有了RMSE,我们可以就可以通过多次调整参数值,来选取RMSE最小的一组作为我们模型的优化选择。
在scala/com.donglin.offline/下新建单例对象ALSTrainer,代码主体架构如下:
import breeze.numerics.sqrt
import com.donglin.offline.OfflineRecommender.MONGODB_RATING_COLLECTION
import org.apache.spark.SparkConf
import org.apache.spark.mllib.recommendation.{ALS, MatrixFactorizationModel, Rating}
import org.apache.spark.rdd.RDD
import org.apache.spark.sql.SparkSession
object ALSTrainer {
def main(args: Array[String]): Unit = {
val config = Map(
"spark.cores" -> "local[*]",
"mongo.uri" -> "mongodb://hadoop12:27017/recommender",
"mongo.db" -> "recommender"
)
//创建一个spark config
val sparkConf = new SparkConf().setMaster(config("spark.cores")).setAppName("OfflineRecommender")
//创建spark session
val spark = SparkSession.builder().config(sparkConf).getOrCreate()
import spark.implicits._
implicit val mongoConfig = MongoConfig(config("mongo.uri"),config("mongo.db"))
//加载数据
val ratingRDD = spark.read
.option("uri",mongoConfig.uri)
.option("collection",MONGODB_RATING_COLLECTION)

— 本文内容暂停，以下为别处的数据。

Context: an optimization exercise on an open-source flow, tuned for small area, a short achievable clock period and few clock cycles. The choices shown serve that exercise and are no tape-out recipe.
In this exercise RTL edits were held to simulation tests only and were not proved equivalent to the original.
Power figures rest on the tool's default switching activity, not on a simulated workload.

[flow/constraint.sdc]
create_clock -name core_clock -period 13.5 [get_ports {clk}]
set_input_delay 2.7000 -clock core_clock [delete_from_list [all_inputs] [get_ports {clk}]]
set_output_delay 2.7000 -clock core_clock [all_outputs]
set_load 0.01 [all_outputs]
[flow/standard.sh]
#!/bin/bash
# synth_recipe.tcl (not shown) runs the flow's synth.tcl, then flattens the netlist and writes it again
# the make line also repeats each setting of config.mk as NAME=value (left out here)
make -C /OpenROAD-flow-scripts/flow DESIGN_CONFIG=/design/flow/config.mk WORK_HOME=/design/flow/orfs CLKGATE_MAP_FILE= SYNTH_SCRIPT=/design/flow/synth_recipe.tcl "${@:-finish}"
[flow/design.v]
module cqsm_codec (
  input             clk,
  input             rst,           
  input             cmd_valid,
  output reg        cmd_ready,
  input      [1:0]  cmd_op,        
  input      [23:0] cmd_arg,
  input      [3:0]  cfg_kh,
  input      [3:0]  cfg_ks,
  input      [3:0]  cfg_kv,
  input      [8:0]  cfg_nh,
  input      [8:0]  cfg_ns,
  input      [8:0]  cfg_nv,
  input      [7:0]  cfg_gmin,
  input             pix_valid,
  output reg        pix_ready,
  input      [23:0] pix_hsv,
  output reg        res_valid,
  output reg [2:0]  res_err,
  output reg [8:0]  res_info,
  output reg [23:0] res_hsv,
  output reg [7:0]  res_sym,
  output reg [7:0]  res_mg
);
  localparam OP_CONFIG = 2'd0;
  localparam OP_ENC    = 2'd1;
  localparam OP_DEC    = 2'd2;
  localparam OP_CELL   = 2'd3;
  localparam E_OK    = 3'd0;
  localparam E_NOCFG = 3'd2;
  localparam E_QCFG  = 3'd5;
  localparam E_GUARD = 3'd6;
  localparam S_IDLE  = 4'd0;
  localparam S_EXEC  = 4'd1;
  localparam S_ACC   = 4'd2;
  localparam S_ALAST = 4'd3;
  localparam S_DIV   = 4'd4;
  localparam S_XD    = 4'd5;
  localparam S_DLOAD = 4'd6;
  localparam S_DDIV  = 4'd7;
  localparam S_DRES  = 4'd8;
  localparam S_MUL   = 4'd9;
  localparam S_ERES  = 4'd10;
  localparam S_SHIFT = 4'd11;
  localparam S_CST   = 4'd12;
  localparam S_CSTEP = 4'd13;
  localparam S_CEND  = 4'd14;
  localparam S_VERD  = 4'd15;
  reg [3:0]  state;
  reg [1:0]  opr;
  reg [23:0] p;                
  reg        pv;               
  reg        cfgv;
  reg [11:0] kc;               
  reg [38:0] np;               
  reg [15:0] n;
  reg [15:0] rem;
  reg [3:0]  cnt;
  reg [71:0] acc;              
  reg f_ini, f_eld, f_dld, f_stp, f_mul, f_dvm, f_dvl;
  reg [1:0]  ch;
  reg [4:0]  frac;
  reg        fa, fb, anyz;
  wire cmd_fire = cmd_valid && cmd_ready;
  wire pix_fire = pix_valid && pix_ready;
  wire [3:0] kh = kc[3:0];
  wire [3:0] ks = kc[7:4];
  wire [3:0] kv = kc[11:8];
  function [3:0] kmask;
    input [3:0] k;
    case (k[2:0])
      3'd0: kmask = 4'b0000;
      3'd1: kmask = 4'b0001;
      3'd2: kmask = 4'b0011;
      3'd3: kmask = 4'b0111;
      default: kmask = 4'b1111;
    endcase
  endfunction
  function [3:0] dec_c4;
    input [4:0] n5;
    reg   [5:0] m;
    begin
      m = n5[4] ? (6'd32 - {1'b0, n5}) : {1'b0, n5};
      dec_c4 = 4'd15 - m[4:1];
    end
  endfunction
  wire [7:0]  esym = p[7:0];
  wire [7:0]  e_sv = esym >> kv;
  wire [7:0]  e_sh = esym >> (kv + ks);
  wire [11:0] eidx = {esym[3:0] & kmask(kv), e_sv[3:0] & kmask(ks), e_sh[3:0] & kmask(kh)};
  wire [14:0] init_v = (opr == OP_CELL) ? p[15:1] : 15'd0;
  reg  [71:0] acc_nx;
  wire [11:0] didx;            
  wire [23:0] elvl;            
  wire [23:0] mean_nx;         
  genvar g;
  generate
    for (g = 0; g < 3; g = g + 1) begin : g_ch
      wire [15:0] R    = acc[24*g+8 +: 16];
      wire [7:0]  L    = acc[24*g +: 8];
      wire [12:0] npc  = np[13*g +: 13];
      wire [3:0]  kcc  = kc[4*g +: 4];
      wire        inb  = f_mul | L[7];
      wire [15:0] dvs  = f_dvm ? n : {3'd0, npc};
      wire [17:0] tr   = {1'b0, R, inb} - {2'd0, dvs};
      wire        cmt  = f_mul ? L[7] : ~tr[17];
      wire [7:0]  lnx  = {L[6:0], cmt};
      wire [15:0] rnx  = cmt ? tr[15:0] : {R[14:0], inb};
      wire [23:0] addv = acc[24*g +: 24] + {16'd0, p[8*g +: 8] & {8{pv}}};
      wire [3:0]  ei   = eidx[4*g +: 4];
      wire [3:0]  c4   = dec_c4(npc[4:0]);
      always @(*) begin
        if (f_ini)
          acc_nx[24*g +: 24] = {9'd0, init_v};
        else if (f_eld)
          acc_nx[24*g +: 24] = {16'hFFFF, ei, 1'b1, 3'b000};
        else if (f_dld)
          acc_nx[24*g +: 24] = {9'd0, L, c4, 3'd0};
        else if (f_dvl)
          acc_nx[24*g +: 24] = {9'd0, lnx, c4, 3'd0};
        else if (f_stp)
          acc_nx[24*g +: 24] = {rnx, lnx};
        else
          acc_nx[24*g +: 24] = addv;
      end
      assign mean_nx[8*g +: 8] = lnx;
      wire [3:0] mk   = kmask(kcc);
      assign didx[4*g +: 4] = (L[4] || (L[3:0] & ~mk) != 4'd0) ? mk : L[3:0];
      assign elvl[8*g +: 8] = ~R[12:5];
    end
  endgenerate
  wire [3:0] ksv = ks + kv;
  wire [7:0] dsym = ({4'd0, didx[3:0]} << ksv) | ({4'd0, didx[7:4]} << kv) | {4'd0, didx[11:8]};
  wire [3:0] cbits = kh + ks + kv;
  wire [8:0] nh0 = np[8:0];
  wire [8:0] ns0 = np[21:13];
  wire [8:0] nv0 = np[34:26];
  reg  [8:0] ck_info;
  reg        ck_bad;
  always @(*) begin
    ck_bad  = 1'b1;
    ck_info = 9'h000;
    if      (kh > 4'd4)                          ck_info = 9'h001;
    else if (ks > 4'd4)                          ck_info = 9'h011;
    else if (kv > 4'd4)                          ck_info = 9'h021;
    else if (cbits == 4'd0 || cbits > 4'd8)      ck_info = 9'h002;
    else if (nh0 > 9'd256)                       ck_info = 9'h003;
    else if (nh0 < (9'd1 << kh[2:0]))            ck_info = 9'h004;
    else if (ns0 > 9'd256)                       ck_info = 9'h013;
    else if (ns0 < (9'd1 << ks[2:0]))            ck_info = 9'h014;
    else if (nv0 > 9'd256)                       ck_info = 9'h023;
    else if (nv0 < (9'd1 << kv[2:0]))            ck_info = 9'h024;
    else                                         ck_bad  = 1'b0;
  end
  wire [3:0]  sk   = (ch == 2'd0) ? kh : (ch == 2'd1) ? ks : kv;
  wire [12:0] snp  = (ch == 2'd0) ? np[12:0] : (ch == 2'd1) ? np[25:13] : np[38:26];
  wire [7:0]  s_mb = snp[12:5];
  wire [7:0]  s_ma = snp[12:5] - {7'd0, ~snp[4]};
  wire [7:0]  geff = (res_sym == 8'd0) ? 8'd1 : res_sym;
  wire [7:0]  s_cm = anyz ? s_ma : s_mb;
  wire [3:0]  m4   = snp[3:0];
  wire [3:0]  km   = kmask(sk);
  wire [5:0]  s_sum = {1'b0, frac} + {1'b0, m4, 1'b0};
  wire        s_fail = s_sum[5] ? fb : fa;
  reg [3:0] state_nx;
  always @(*) begin
    state_nx = state;
    case (state)
      S_IDLE:  if (cmd_fire) state_nx = S_EXEC;
      S_EXEC:  begin
        if (opr == OP_CONFIG)      state_nx = ck_bad ? S_IDLE : S_SHIFT;
        else if (!cfgv)            state_nx = S_IDLE;
        else if (opr == OP_ENC)    state_nx = S_MUL;
        else if (opr == OP_DEC)    state_nx = S_XD;
        else                       state_nx = S_ACC;
      end
      S_ACC:   if (pix_fire && rem == 16'd1) state_nx = S_ALAST;
      S_ALAST: state_nx = S_DIV;
      S_DIV:   if (cnt == 4'd7) state_nx = S_DDIV;
      S_XD:    state_nx = S_DLOAD;
      S_DLOAD: state_nx = S_DDIV;
      S_DDIV:  if (cnt == 4'd4) state_nx = S_DRES;
      S_DRES:  state_nx = S_IDLE;
      S_MUL:   if (cnt == 4'd4) state_nx = S_ERES;
      S_ERES:  state_nx = S_IDLE;
      S_SHIFT: if (cnt == 4'd3) state_nx = S_CST;
      S_CST:   state_nx = (kmask(sk) == 4'd0) ? S_CEND : S_CSTEP;
      S_CSTEP: if (cnt == km) state_nx = S_CEND;
      S_CEND:  state_nx = (ch == 2'd2) ? S_VERD : S_CST;
      S_VERD:  state_nx = S_IDLE;
      default: state_nx = S_IDLE;
    endcase
  end
  always @(posedge clk) begin
    if (rst) begin
      state     <= S_IDLE;
      cmd_ready <= 1'b1;
      pix_ready <= 1'b0;
      pv        <= 1'b0;
      res_valid <= 1'b0;
      cfgv      <= 1'b0;
      f_ini <= 1'b0; f_eld <= 1'b0; f_dld <= 1'b0; f_stp <= 1'b0;
      f_mul <= 1'b0; f_dvm <= 1'b0; f_dvl <= 1'b0;
    end else begin
      state     <= state_nx;
      cmd_ready <= (state_nx == S_IDLE);
      pix_ready <= (state_nx == S_ACC);
      pv        <= pix_fire || (state == S_EXEC && opr == OP_DEC);
      res_valid <= (state_nx == S_IDLE) && (state != S_IDLE);
      f_ini <= cmd_fire && cmd_op[1];
      f_eld <= cmd_fire && (cmd_op == OP_ENC);
      f_dld <= (state_nx == S_DLOAD);
      f_stp <= (state_nx == S_DIV) || (state_nx == S_DDIV) || (state_nx == S_MUL);
      f_mul <= (state_nx == S_MUL);
      f_dvm <= (state_nx == S_DIV);
      f_dvl <= (state == S_DIV && cnt == 4'd6);
      if (state == S_EXEC && opr == OP_CONFIG)
        cfgv <= 1'b0;
      if (state == S_VERD && res_err == E_OK)
        cfgv <= 1'b1;
    end
  end
  integer c;
  always @(posedge clk) begin
    acc <= acc_nx;
    if (pix_ready)
      p <= pix_hsv;
    else if (cmd_ready)
      p <= cmd_arg;
    if (cmd_ready)
      opr <= cmd_op;
    if (cmd_fire && cmd_op == OP_CONFIG) begin
      kc      <= {cfg_kv, cfg_ks, cfg_kh};
      np      <= {4'd0, cfg_nv, 4'd0, cfg_ns, 4'd0, cfg_nh};
      res_sym <= cfg_gmin;
    end
    if (f_dvl)
      res_hsv <= mean_nx;
    case (state)
      S_EXEC: begin
        cnt      <= 4'd0;
        res_info <= 9'd0;
        res_err  <= E_OK;
        res_mg   <= 8'd255;
        if (opr == OP_CONFIG) begin
          if (ck_bad) begin
            res_err  <= E_QCFG;
            res_info <= ck_info;
          end
        end else if (!cfgv) begin
          res_err <= E_NOCFG;
        end
        n   <= p[15:0];
        rem <= p[15:0];
      end
      S_ACC: if (pix_fire) rem <= rem - 16'd1;
      S_DIV: cnt <= (cnt == 4'd7) ? 4'd0 : cnt + 4'd1;
      S_DLOAD: cnt <= 4'd0;
      S_DDIV: cnt <= cnt + 4'd1;
      S_DRES: res_sym <= dsym;
      S_MUL: cnt <= cnt + 4'd1;
      S_ERES: res_hsv <= elvl;
      S_SHIFT: begin
        for (c = 0; c < 3; c = c + 1)
          if ({1'b0, cnt[1:0]} + kc[4*c +: 3] < 3'd4)
            np[13*c +: 13] <= {np[13*c +: 12], 1'b0};
        cnt <= cnt + 4'd1;
        if (cnt == 4'd3)
          ch <= 2'd0;
      end
      S_CST: begin
        frac <= snp[4:0];
        fa   <= (s_ma < geff);
        fb   <= (s_mb < geff);
        anyz <= 1'b0;
        cnt  <= 4'd1;
      end
      S_CSTEP: begin
        frac <= s_sum[4:0];
        if (!s_sum[5]) anyz <= 1'b1;
        if (s_fail && res_err == E_OK) begin
          res_err  <= E_GUARD;
          res_info <= {1'b0, cnt, 2'b00, ch};
        end
        cnt <= cnt + 4'd1;
      end
      S_CEND: begin
        if (km != 4'd0 && s_cm < res_mg)
          res_mg <= s_cm;
        ch <= ch + 2'd1;
      end
      default: ;
    endcase
  end
endmodule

.format("com.mongodb.spark.sql")
.load()
.as[ProductRating]
.rdd
.map(
rating => Rating(rating.userId,rating.productId,rating.score)
).cache()
//数据集切分成训练集和测试集
val splits = ratingRDD.randomSplit(Array(0.8, 0.2))
val trainingRDD = splits(0)
val testingRDD = splits(1)
//核心实现:输出最优参数
adjustALSParams(trainingRDD,testingRDD)
spark.stop()
}
def adjustALSParams(trainData: RDD[Rating], testData: RDD[Rating]): Unit ={
//遍历数组中定义的参数取值
val result = for (rank <- Array(5,10,20,50);lambda <- Array(1,0.1,0.01))
yield {
val model = ALS.train(trainData,rank,10,lambda)
val rmse = getRMSE(model,testData)
(rank,lambda,rmse)
}
//按照rmse排序并输出最优参数
print(result.minBy(_._3))
}
def getRMSE(model: MatrixFactorizationModel, data: RDD[Rating]): Double ={
//构建userProducts,得到预测评分矩阵
val userProducts = data.map(item=>(item.user,item.product))
val predictRating = model.predict(userProducts)
//按照公式计算rmse 首先把预测评分和实际评分表按照(userId,productId)做一个连接
val observed = data.map(item => ((item.user,item.product),item.rating))
val predict = predictRating.map(item => ((item.user,item.product),item.rating))
sqrt(observed.join(predict).map{
case ((userId,productId),(actual,pre))=>
val err = actual - pre
err * err
}.mean())
}
}
运行代码,我们就可以得到目前数据的最优模型参数。